### SUPPLIED RECORDS:

☆ ☆ ☆ ☆ ☆

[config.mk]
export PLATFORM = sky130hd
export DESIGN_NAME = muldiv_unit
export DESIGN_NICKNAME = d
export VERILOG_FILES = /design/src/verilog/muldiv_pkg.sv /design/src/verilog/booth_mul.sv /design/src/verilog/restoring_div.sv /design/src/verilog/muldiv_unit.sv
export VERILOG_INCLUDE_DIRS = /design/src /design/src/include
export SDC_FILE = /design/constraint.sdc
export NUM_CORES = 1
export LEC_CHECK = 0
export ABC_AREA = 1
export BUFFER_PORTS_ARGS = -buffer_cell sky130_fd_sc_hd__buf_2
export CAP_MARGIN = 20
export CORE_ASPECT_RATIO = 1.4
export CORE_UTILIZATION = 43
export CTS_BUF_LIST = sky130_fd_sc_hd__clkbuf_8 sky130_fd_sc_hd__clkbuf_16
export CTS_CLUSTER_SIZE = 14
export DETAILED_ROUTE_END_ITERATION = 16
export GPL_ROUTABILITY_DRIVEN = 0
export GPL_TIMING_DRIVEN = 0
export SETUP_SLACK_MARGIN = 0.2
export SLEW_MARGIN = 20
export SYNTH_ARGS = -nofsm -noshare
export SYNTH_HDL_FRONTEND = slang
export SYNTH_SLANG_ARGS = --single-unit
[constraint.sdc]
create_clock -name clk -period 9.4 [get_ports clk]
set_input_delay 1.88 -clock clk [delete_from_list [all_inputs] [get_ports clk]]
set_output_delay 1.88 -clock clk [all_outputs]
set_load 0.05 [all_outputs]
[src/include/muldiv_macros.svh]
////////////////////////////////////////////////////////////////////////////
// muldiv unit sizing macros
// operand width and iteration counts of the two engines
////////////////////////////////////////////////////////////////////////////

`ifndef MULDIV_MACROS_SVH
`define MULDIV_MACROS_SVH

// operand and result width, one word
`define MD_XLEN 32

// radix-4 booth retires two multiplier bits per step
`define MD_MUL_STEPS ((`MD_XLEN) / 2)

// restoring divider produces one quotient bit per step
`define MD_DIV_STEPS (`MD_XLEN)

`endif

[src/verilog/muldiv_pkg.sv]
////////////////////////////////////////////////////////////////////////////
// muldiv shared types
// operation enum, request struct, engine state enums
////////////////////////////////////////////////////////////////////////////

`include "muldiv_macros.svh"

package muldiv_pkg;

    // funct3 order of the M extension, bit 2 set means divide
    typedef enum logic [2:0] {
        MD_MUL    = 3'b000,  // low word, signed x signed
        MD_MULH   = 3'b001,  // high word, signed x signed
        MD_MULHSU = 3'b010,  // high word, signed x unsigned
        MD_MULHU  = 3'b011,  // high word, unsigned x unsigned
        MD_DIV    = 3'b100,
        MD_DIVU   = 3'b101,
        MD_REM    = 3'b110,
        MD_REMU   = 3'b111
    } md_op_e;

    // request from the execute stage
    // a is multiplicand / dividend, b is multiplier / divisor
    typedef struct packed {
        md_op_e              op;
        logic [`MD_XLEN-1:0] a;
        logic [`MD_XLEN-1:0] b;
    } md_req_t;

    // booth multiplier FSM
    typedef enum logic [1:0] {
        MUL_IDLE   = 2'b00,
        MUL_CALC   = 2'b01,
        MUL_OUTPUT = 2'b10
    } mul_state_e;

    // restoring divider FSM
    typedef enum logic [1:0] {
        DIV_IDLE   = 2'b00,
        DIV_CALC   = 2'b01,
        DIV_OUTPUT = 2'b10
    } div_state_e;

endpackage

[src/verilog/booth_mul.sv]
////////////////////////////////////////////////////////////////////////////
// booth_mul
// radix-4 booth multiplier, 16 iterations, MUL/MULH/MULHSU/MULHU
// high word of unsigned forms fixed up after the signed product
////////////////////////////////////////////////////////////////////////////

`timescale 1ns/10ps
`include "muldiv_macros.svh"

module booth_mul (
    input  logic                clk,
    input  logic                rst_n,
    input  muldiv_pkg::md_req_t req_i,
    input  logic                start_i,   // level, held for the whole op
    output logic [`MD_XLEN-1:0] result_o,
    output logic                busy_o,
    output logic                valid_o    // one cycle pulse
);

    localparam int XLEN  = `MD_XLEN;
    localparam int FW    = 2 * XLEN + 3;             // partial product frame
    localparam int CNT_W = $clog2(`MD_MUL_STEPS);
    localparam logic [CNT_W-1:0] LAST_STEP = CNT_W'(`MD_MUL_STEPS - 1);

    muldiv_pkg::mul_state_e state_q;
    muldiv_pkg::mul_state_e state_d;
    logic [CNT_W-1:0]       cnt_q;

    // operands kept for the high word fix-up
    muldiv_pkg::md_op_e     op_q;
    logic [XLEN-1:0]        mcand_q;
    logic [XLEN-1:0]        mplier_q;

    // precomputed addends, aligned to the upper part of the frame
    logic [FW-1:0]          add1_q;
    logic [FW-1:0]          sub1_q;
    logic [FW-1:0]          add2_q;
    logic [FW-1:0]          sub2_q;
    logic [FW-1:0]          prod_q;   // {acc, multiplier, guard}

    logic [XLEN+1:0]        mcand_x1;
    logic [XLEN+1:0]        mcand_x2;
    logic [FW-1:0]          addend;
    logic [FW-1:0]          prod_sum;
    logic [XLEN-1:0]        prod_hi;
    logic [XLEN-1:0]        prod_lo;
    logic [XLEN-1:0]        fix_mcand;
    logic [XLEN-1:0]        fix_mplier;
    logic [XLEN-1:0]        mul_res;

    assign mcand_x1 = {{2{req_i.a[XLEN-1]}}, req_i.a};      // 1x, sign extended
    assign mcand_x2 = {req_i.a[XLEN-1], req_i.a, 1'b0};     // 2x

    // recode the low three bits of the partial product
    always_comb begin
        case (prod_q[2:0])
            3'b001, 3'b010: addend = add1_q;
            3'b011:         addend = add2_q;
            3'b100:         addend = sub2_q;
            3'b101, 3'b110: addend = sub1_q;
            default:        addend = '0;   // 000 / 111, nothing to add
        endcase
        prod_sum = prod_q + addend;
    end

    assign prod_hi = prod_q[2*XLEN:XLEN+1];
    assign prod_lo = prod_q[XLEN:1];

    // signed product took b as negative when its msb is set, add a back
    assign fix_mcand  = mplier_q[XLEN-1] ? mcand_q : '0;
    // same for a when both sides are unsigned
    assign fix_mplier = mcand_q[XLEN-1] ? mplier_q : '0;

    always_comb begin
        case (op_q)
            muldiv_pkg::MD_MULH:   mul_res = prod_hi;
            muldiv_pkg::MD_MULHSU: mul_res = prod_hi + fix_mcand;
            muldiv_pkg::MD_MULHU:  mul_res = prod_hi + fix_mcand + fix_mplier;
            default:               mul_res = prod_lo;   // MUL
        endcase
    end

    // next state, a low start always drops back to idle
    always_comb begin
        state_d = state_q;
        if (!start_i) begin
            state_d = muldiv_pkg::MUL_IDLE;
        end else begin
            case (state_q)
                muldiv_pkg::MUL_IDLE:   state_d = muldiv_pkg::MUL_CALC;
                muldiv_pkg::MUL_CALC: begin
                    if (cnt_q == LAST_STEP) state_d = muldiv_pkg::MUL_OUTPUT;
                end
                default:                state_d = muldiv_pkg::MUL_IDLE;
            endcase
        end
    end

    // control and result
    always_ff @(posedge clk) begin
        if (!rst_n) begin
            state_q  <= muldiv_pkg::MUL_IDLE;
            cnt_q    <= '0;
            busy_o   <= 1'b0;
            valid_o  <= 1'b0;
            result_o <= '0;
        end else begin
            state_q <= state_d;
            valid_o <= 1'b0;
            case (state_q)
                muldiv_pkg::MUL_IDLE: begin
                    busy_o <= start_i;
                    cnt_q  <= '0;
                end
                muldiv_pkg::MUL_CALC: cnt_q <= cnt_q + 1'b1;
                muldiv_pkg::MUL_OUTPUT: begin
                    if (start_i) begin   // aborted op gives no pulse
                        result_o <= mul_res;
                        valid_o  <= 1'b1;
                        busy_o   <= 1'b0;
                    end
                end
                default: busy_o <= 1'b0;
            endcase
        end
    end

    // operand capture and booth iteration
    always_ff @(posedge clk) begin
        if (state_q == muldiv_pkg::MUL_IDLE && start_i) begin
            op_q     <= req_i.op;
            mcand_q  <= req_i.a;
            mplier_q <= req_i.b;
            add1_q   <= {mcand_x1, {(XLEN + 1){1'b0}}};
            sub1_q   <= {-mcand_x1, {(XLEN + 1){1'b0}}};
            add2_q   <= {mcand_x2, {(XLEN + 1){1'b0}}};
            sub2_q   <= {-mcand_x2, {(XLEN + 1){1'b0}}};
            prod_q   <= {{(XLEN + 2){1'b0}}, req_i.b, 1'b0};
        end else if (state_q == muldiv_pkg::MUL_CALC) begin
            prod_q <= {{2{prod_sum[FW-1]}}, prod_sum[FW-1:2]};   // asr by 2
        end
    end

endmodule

☆ ☆ ☆ ☆ ☆

### WHAT NEEDS TO BE DONE:
Restate exactly, and only, every line from the one that contains "end else if" through the last line of the records.

### COMPLETED TASK:
        end else if (state_q == muldiv_pkg::MUL_CALC) begin
            prod_q <= {{2{prod_sum[FW-1]}}, prod_sum[FW-1:2]};   // asr by 2
        end
    end

endmodule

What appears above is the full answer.